Grand Narratives (I)

If you were to consider what ‘mindfulness’ means to you, what would show up in your mind? If you were to reflect deeply on the nature and purpose of ‘practice’, what might you see? What informs your identity (assuming that you identify) as a meditator or practitioner? What are the ideas, imaginings or mythologies you have internalised about mindfulness? Such enquiries disclose crucial information about how your practice will unfold.

Modern formulations of mindfulness tend to revolve around the deliberate cultivation of open-hearted awareness in order to facilitate less reactivity to what is happening in the moment. Traditional formulations are more nuanced (read more on that here and here). What all formulations have in common is they are embedded in assumptions and narratives about the nature of reality and identity and, by association, ideas about how to live well. 

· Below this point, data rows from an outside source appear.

==> src/jpm_pkg.sv <==
// Shared types and constants of the joystick polar motor mixer.
// No dependencies.
package jpm_pkg;

    localparam int REG_COUNT    = 8;
    localparam int ADDR_W       = 5;
    localparam int SPEED_W      = 11;
    localparam int OUT_LIMIT    = 724;
    localparam int CORDIC_STEPS = 15;
    localparam int ANGLE_W      = 16;
    localparam int MAG_W        = 16;
    localparam int VAL_W        = 16;
    localparam int SECT_W       = 3;

    // Binary angles of the four axis directions
    localparam logic [ANGLE_W-1:0] ANG_EAST  = 16'd0;
    localparam logic [ANGLE_W-1:0] ANG_NORTH = 16'd16384;
    localparam logic [ANGLE_W-1:0] ANG_WEST  = 16'd32768;
    localparam logic [ANGLE_W-1:0] ANG_SOUTH = 16'd49152;

    // atan(2^-i) in units of a turn / 65536
    localparam logic [ANGLE_W-1:0] ATAN_TURN [CORDIC_STEPS] = '{
        16'd8192, 16'd4836, 16'd2555, 16'd1297, 16'd651, 16'd326, 16'd163, 16'd81,
        16'd41, 16'd20, 16'd10, 16'd5, 16'd3, 16'd1, 16'd1
    };

    localparam logic [31:0] PAIR_RESET [REG_COUNT] = '{
        32'd1073790976, 32'd536870912, 32'd1073758208, 32'd8192,
        32'd3221241856, 32'd3758096384, 32'd3221274624, 32'd57344
    };

    typedef logic [31:0] pair_t;
    typedef pair_t pair_arr_t [REG_COUNT];
    typedef logic signed [SPEED_W-1:0] speed_t;

    typedef struct packed {
        logic [ANGLE_W-1:0] angle;
        logic [MAG_W-1:0]   mag;
    } polar_t;

endpackage

==> src/jpm_polar.sv <==
// Polar front end: pipelined vectoring CORDIC for the angle, pipelined
// restoring square root for the floored magnitude. Depends on jpm_pkg.
module jpm_polar import jpm_pkg::*; #(
    parameter int COORD_BITS = 10
) (
    input  logic                         clk,
    input  logic                         rst_n,
    input  logic                         in_valid,
    output logic                         in_ready,
    input  logic signed [COORD_BITS-1:0] x,
    input  logic signed [COORD_BITS-1:0] y,
    output logic                         out_valid,
    input  logic                         out_ready,
    output polar_t                       out_polar
);

    localparam int CW   = COORD_BITS + 19;
    localparam int SQ_W = 2 * COORD_BITS;
    localparam int NIT  = (COORD_BITS > CORDIC_STEPS) ? COORD_BITS : CORDIC_STEPS;
    localparam int NST  = NIT + 1;

    logic                      vld_reg  [NST];
    logic signed [CW-1:0]      cx_reg   [NST];
    logic signed [CW-1:0]      cy_reg   [NST];
    logic [ANGLE_W-1:0]        z_reg    [NST];
    logic [SQ_W-1:0]           rem_reg  [NST];
    logic [SQ_W-1:0]           root_reg [NST];
    logic                      axis_reg [NST];
    logic [ANGLE_W-1:0]        axang_reg[NST];
    logic [NST:0]              en;

    // a stage moves when empty or when the next one moves
    always_comb
    begin
        en[NST] = out_ready;
        for (int k = NST - 1; k >= 0; k--)
        begin
            en[k] = !vld_reg[k] || en[k+1];
        end
    end

    assign in_ready = en[0];

    // stage 0: half-turn fold, axis detect, squared radius
    logic signed [CW-1:0]   xw, yw;
    logic signed [SQ_W-1:0] xe, ye;
    logic [SQ_W-1:0]        sum_next;
    logic                   xneg;
    logic                   axis_next;
    logic [ANGLE_W-1:0]     axang_next;

    always_comb
    begin
        xw         = CW'(x) <<< 16;
        yw         = CW'(y) <<< 16;
        xe         = SQ_W'(x);
        ye         = SQ_W'(y);
        sum_next   = $unsigned(xe * xe) + $unsigned(ye * ye);
        xneg       = x[COORD_BITS-1];
        axis_next  = (x == '0) || (y == '0);
        if (y == '0)
        begin
            axang_next = xneg ? ANG_WEST : ANG_EAST;
        end
        else
        begin
            axang_next = y[COORD_BITS-1] ? ANG_SOUTH : ANG_NORTH;
        end
    end

    always_ff @(posedge clk or negedge rst_n)
    begin
        if (!rst_n)
        begin
            vld_reg[0] <= 1'b0;
        end
        else if (en[0])
        begin
            vld_reg[0] <= in_valid;
        end
    end

    always_ff @(posedge clk)
    begin
        if (en[0])
        begin
            cx_reg[0]    <= xneg ? -xw : xw;
            cy_reg[0]    <= xneg ? -yw : yw;
            z_reg[0]     <= xneg ? ANG_WEST : ANG_EAST;
            rem_reg[0]   <= sum_next;
            root_reg[0]  <= '0;
            axis_reg[0]  <= axis_next;
            axang_reg[0] <= axang_next;
        end
    end

    // a CORDIC iteration and a root digit per stage, while any remain
    for (genvar k = 1; k < NST; k++)
    begin : g_stage
        localparam int I = k - 1;
        logic signed [CW-1:0] cx_next, cy_next;
        logic [ANGLE_W-1:0]   z_next;
        logic [SQ_W-1:0]      rem_next, root_next;

        if (I < CORDIC_STEPS)
        begin : g_cordic
            always_comb
            begin
                if (!cy_reg[k-1][CW-1])
                begin
                    cx_next = cx_reg[k-1] + (cy_reg[k-1] >>> I);
                    cy_next = cy_reg[k-1] - (cx_reg[k-1] >>> I);
                    z_next  = z_reg[k-1] + ATAN_TURN[I];
                end
                else
                begin
                    cx_next = cx_reg[k-1] - (cy_reg[k-1] >>> I);
                    cy_next = cy_reg[k-1] + (cx_reg[k-1] >>> I);
                    z_next  = z_reg[k-1] - ATAN_TURN[I];
                end
            end
        end
        else
        begin : g_cpass
            assign cx_next = cx_reg[k-1];
            assign cy_next = cy_reg[k-1];
            assign z_next  = z_reg[k-1];
        end

        if (I < COORD_BITS)
        begin : g_sqrt
            localparam logic [SQ_W-1:0] BIT_W = SQ_W'(1) << (2 * (COORD_BITS - 1 - I));
            logic [SQ_W:0] trial;
            logic          fits;

            assign trial = {1'b0, root_reg[k-1]} + {1'b0, BIT_W};
            assign fits  = {1'b0, rem_reg[k-1]} >= trial;
            assign rem_next  = fits ? rem_reg[k-1] - trial[SQ_W-1:0] : rem_reg[k-1];
            assign root_next = fits ? (root_reg[k-1] >> 1) + BIT_W : root_reg[k-1] >> 1;
        end
        else
        begin : g_spass
            assign rem_next  = rem_reg[k-1];
            assign root_next = root_reg[k-1];
        end

        always_ff @(posedge clk or negedge rst_n)
        begin
            if (!rst_n)
            begin
                vld_reg[k] <= 1'b0;
            end
            else if (en[k])
            begin
                vld_reg[k] <= vld_reg[k-1];
            end
        end

        always_ff @(posedge clk)
        begin
            if (en[k])
            begin
                cx_reg[k]    <= cx_next;
                cy_reg[k]    <= cy_next;
                z_reg[k]     <= z_next;
                rem_reg[k]   <= rem_next;
                root_reg[k]  <= root_next;
                axis_reg[k]  <= axis_reg[k-1];
                axang_reg[k] <= axang_reg[k-1];
            end
        end
    end

    // axis samples take the exact angle
    assign out_valid       = vld_reg[NST-1];
    assign out_polar.angle = axis_reg[NST-1] ? axang_reg[NST-1] : z_reg[NST-1];
    assign out_polar.mag   = MAG_W'(root_reg[NST-1]);

endmodule

==> config.mk <==
export PLATFORM = sky130hd
export DESIGN_NAME = jpm_polar
export DESIGN_NICKNAME = d
export VERILOG_FILES = /design/src/jpm_pkg.sv /design/src/jpm_polar.sv
export SDC_FILE = /design/constraint.sdc
export NUM_CORES = 2
export LEC_CHECK = 0
export ABC_AREA = 1
export BUFFER_PORTS_ARGS = -buffer_cell sky130_fd_sc_hd__buf_4
export CAP_MARGIN = 15
export CORE_AREA = 2 2 452 454
export DETAILED_ROUTE_END_ITERATION = 6
export DIE_AREA = 0 0 454 456
export PLACE_DENSITY = 0.61
export SYNTH_ARGS = -nofsm -noshare
export SYNTH_HDL_FRONTEND = slang
export SYNTH_SLANG_ARGS = --single-unit
==> constraint.sdc <==
create_clock -name clk -period 15.4 [get_ports clk]
set_input_delay 0.77 -clock clk [delete_from_list [all_inputs] [get_ports clk]]
set_output_delay 0.77 -clock clk [all_outputs]
set_load 0.005 [all_outputs]
After elaboration in Yosys (flattened, before gate mapping)

Memory sizes are Yosys's and may differ from the RTL's.
Cells that the tools add are included.

Register bits: 16
Bits in writable memories: 2096
Input port bits: 24
Output and inout bits: 34
Word-level logic and storage cells: 295
Memories: 7

Add/subtract/negate cells: 122
Multipliers: 2
Magnitude comparators: 10
Multiplexer cells: 103
Reductions and logical operators: 35

Memory list:

| memory      | depth | bits a word | read ports | clocked after memory_dff | wr ports | RTL line        | source |
|---|---|---|---|---|---|---|---|
| cx_reg      | 16    | 29          | 15         | 0                        | 16       | jpm_polar.sv:23 | `logic signed [CW-1:0] cx_reg [NST];` |
| cy_reg      | 16    | 29          | 15         | 0                        | 16       | jpm_polar.sv:24 | `logic signed [CW-1:0] cy_reg [NST];` |
| rem_reg     | 16    | 20          | 15         | 0                        | 16       | jpm_polar.sv:26 | `logic [SQ_W-1:0] rem_reg [NST];` |
| root_reg    | 16    | 20          | 16         | 0                        | 16       | jpm_polar.sv:27 | `logic [SQ_W-1:0] root_reg [NST];` |
| axang_reg   | 16    | 16          | 16         | 0                        | 16       | jpm_polar.sv:29 | `logic [ANGLE_W-1:0] axang_reg[NST];` |
| z_reg       | 16    | 16          | 16         | 0                        | 16       | jpm_polar.sv:25 | `logic [ANGLE_W-1:0] z_reg [NST];` |
| +1 memories | -     | -           | -          | -                        | -        | -               |  |

Operators with widths:

| operator         | number |
|---|---|
| $mux 29          | 32 |
| $mux 20          | 20 |
| $mux 16          | 19 |
| $ge 20x21->1     | 10 |
| $sub 20x20->20   | 10 |
| $add 29x15->29   | 2 |
| $add 29x16->29   | 2 |
| $add 29x17->29   | 2 |
| $add 29x18->29   | 2 |
| $add 29x19->29   | 2 |
| $add 29x20->29   | 2 |
| $add 29x21->29   | 2 |
| $add 29x22->29   | 2 |
| $add 29x23->29   | 2 |
| $add 29x24->29   | 2 |
| $add 29x25->29   | 2 |
| $add 29x26->29   | 2 |
| $add 29x27->29   | 2 |
| $add 29x28->29   | 2 |
| $neg 26->29      | 2 |
| $sub 29x15->29   | 2 |
| $sub 29x16->29   | 2 |
| $sub 29x17->29   | 2 |
| $sub 29x18->29   | 2 |
| other kinds (66) | 143 |

Logic depth before layout (Yosys ltp)

Depth after elaboration: 19
Mapped depth: 26
Gate-level depth less buffers: 26

Worst setup path after synthesis

No wires, ideal clock.

Path type: input -> register
From: input port out_ready
To: memory axang_reg[5][14] (netlist: axang_reg[0][94]) (enable)
Setup time: 1074 ps
Arrival time: 6497 ps
Data required time: 14326 ps
Setup slack: 7829 ps
Stages on the path: 6
Buffers on the path: 0
Path through: inv_1 nand4_2 nor3_4 nand4_4 nor2_4 nand3_1

RTL lines:

| item        | RTL line        | source |
|---|---|---|
| from (decl) | jpm_polar.sv:13 | `input logic out_ready,` |
| to (decl)   | jpm_polar.sv:29 |  |

==> out/results.ini <==
[setup_path]
rr_worst_depth = 16
path_cells = buf_4 > nand2_1 > inv_1 > fa_1 > inv_1 > fa_1 > fa_1 > inv_1 > fa_1 > fa_1 > fa_1 > inv_1 > fa_1 > inv_1 > ha_1 > nand2_1 > nor2_1 > nand2_1 > o21ai_0 > nand2_1 > nand2_1 > nand2_1 > nand2_1 > xor2_1
arrival_ps = 7070
required_ps = 15960
crit_buf_inv = 6
cp-end-kind = flip-flop
cp_slowest_cell = fa_1
cp_top_family = adder cells
ff2ff_setup_slack_ps = 11150
cp_slowest_stage_delay_ps = 600
r2r-start = cy_reg[3][6]
worst_setup_path_start_kind = input port
critPathKind = in -> reg
path_max_fanout = 19
reg2reg_to = cx_reg[3][56]

[drt]
drc = 0
via_per_inst = 5.52
postRouteAntennaNets = 0
vias = 81700
routed_wl_um = 284000
wl_per_cell_um = 19.2
first_pass_iters = 6
drtIter0Drc = 6607

[floorplan]
num_rows = 165
die_h_um = 456
die_area_mm2 = 0.207
ios = 58
core-area_mm2 = 0.202
initial_core_util = 0.500
die_x_um = 454

[logic_synthesis]
synth_simple_gate_area_frac = 0.188
synth_cell_types = 73
synth.ff_latch_count = 1209
ys_warn_count = 0
yosysSeqAreaShare = 0.360
synth-compound-area-share = 0.118
synth-edff-count = 1193
synth_top_area_share = 0.356
mappedNetlistArea_mm2 = 0.101
synthMuxAreaShare = 0.000422
synth_top_cells_by_area = edfxtp_1 36%, ha_1 12%, nand2_1 8.2%
synthXorXnorAreaFrac = 0.102
postSynth.asyncResetShare = 0.0132
synth_top_family_by_area = simple AND/OR/NAND/NOR gates
synth_cells = 11900
synthAdderAreaFrac = 0.164
synth_area_leader_cell = edfxtp_1
synth_flop_cell = edfxtp_1
synth.avg_cell_area_um2 = 8.46

[outcome]
status = finished, final reports clean

[timing]
rsz0062_at_grt = false
fin_tns_setup_ps = 0
worst_pin_slew_ps = 1100
period_share = 0.423
setup_viol = 0
drv_slew = 0
hold_viol = 0
fin_ws_ps = 8890
fin_worst_skew_ps = 51.6
relSlewSlack = 0.264
period_needed_ps = 6510
timing.fmax_ghz = 0.154

[cells_and_area]
final_nets = 13200
fin_util = 0.541
largest_register_ffs = 328
final_layout_size_suffix_gt1_frac = 0.0403
syn_to_final_growth_pct = 8.27

[clock_tree]
clock_sinks = 1209
h-tree-depth = 4
root_buffer = clkbuf_16
numCtsBuffers = 141
tritoncts = yes
postCtsHoldBufs = 1
post-cts-setup-buffers = 0
clk_latency_ps = 830
cts_buffer_depth = 3
cts_resized = 0
path_clk_slew_ps = 60

[worst_hold_path]
hold_path_class = in -> reg
holdPathEnd = vld_reg[15]
hold_depth = 3
holdCritStartpoint = in_valid

[global_route]
grt_pass1_vias = 79500
grt_max_degree = 78
grt_use_total = 0.271
grt.overflow.total = 0
grt_pass1_wl_um = 445000
antenna_found_initial = 3

[flow_run]
max_cap_viol_count = 0

[place]
portBuffers = 50
hpwl_um = 233000
place_ws_ps = 8000
gp_congestion = 0.955

[tightest hold or removal path, delay by kind of cell]
kind                   cells  cell delay (ps)
buffers and inverters      2              120
AND/OR/NAND/NOR            1               50
[synth_stat cells (47+ instances only)]
cell / number
inv_1: 1696
ha_1: 962
nand3_1: 546
nor4_1: 61
a31oi_1: 87
nor2_1: 1071
clkbuf_1: 84
xor2_1: 837
o21ai_1: 70
or2_2: 50
a21o_1: 93
o21a_1: 47
edfxtp_1: 1193
o21bai_1: 64
o21ai_0: 514
nand2_1: 2193
fa_1: 224
a21oi_1: 949
nor3_1: 204
nand4_1: 176
xnor2_1: 335
[area by class of cell]
cell class	instances	area, um^2
well taps	2672	3340
clock buffers	166	3660
multi-input cells	8882	57700
repair buffers	84	646
fillers	18700	92600
inverters	1710	6420
flip-flops and latches	1209	36200
diodes	1	2.50
clock inverters	90	1090
[worst max path at each step]
stage | from | to | slack (ps) | cells past startpoint
final | y[9] | rem_reg[0][16] | 8890 | 24
after floorplan | out_ready | axang_reg[0][94] | 7830 | 6
after detailed placement | y[9] | rem_reg[0][16] | 8000 | 24
after global routing | x[9] | rem_reg[0][19] | 8440 | 26
after global placement | y[9] | rem_reg[0][16] | 7950 | 24
after CTS | y[9] | rem_reg[0][16] | 8890 | 24
[cell usage in the layout, fill, tap and decap left out, types with 23 or more instances in the layout]
master,instances
a21boi_0,36
a21o_1,93
a21oi_1,949
a31oi_1,87
buf_4,82
clkbuf_1,23
clkbuf_16,143
clkinv_2,29
edfxtp_1,1193
fa_1,224
ha_1,962
inv_1,1691
nand2_1,2190
nand3_1,545
nand3b_1,28
nand4_1,176
nor2_1,1071
nor3_1,204
nor3_2,25
nor4_1,61
o2111ai_1,28
o211ai_1,32
o21a_1,47
o21ai_0,514
o21ai_1,70
o21bai_1,64
o31ai_1,38
or2_2,50
xnor2_1,335
xor2_1,837
[kinds of logic (layout without fill, tap and decap cells)]
kind of cell	Yosys count	after routing
muxes	4	4
xor gates and xnor gates	1172	1172
and+or+nand+nor	4432	4432
other	1	11
DFF	1209	1209
AOI/OAI and AO/OA	2078	2078
adders and majority gates	1186	1186
buffers and inverters	1827	2050
[metrics by stage]
stage                     hold WS, ps  instances  cell area (um^2)
after floorplan                   400      11900            101000
final                             150      14800            109000
after global placement            401      14600            104000
after detailed placement          405      14600            104000
after CTS                        78.2      14800            109000
after global routing              160      14800            109000
[layer usage]
metal	wire (um)	global-route usage
met5	0	0
met4	7090	0.0713
met3	13200	0.0267
met2	131000	0.438
met1	133000	0.387
Power is not shown: default switching activity piles up to over one toggle a cycle in this logic, so the estimate is an artifact.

Mindfulness practice, in this regard, is a starting point from which you make a journey into existential territory. Where you go, with what aim in mind, is largely down to you. Somewhere in the mix will be ideas, views and perspectives you have internalised. A key task of practice is to become more acutely aware of how you are being guided, consciously and unconsciously, by these. 

Raw Materials

To do this work, you need to take into account the era in which you live. Bear in mind that mindfulness in the West is still in its infanthood, unsure of its place in the larger scheme of things and not yet fully known to itself. How it develops and what it grows into remain to be seen. This is exciting and offers great potential. But it can also impart a kind of youthful confusion to practitioners seeking clear waymarks for their journey.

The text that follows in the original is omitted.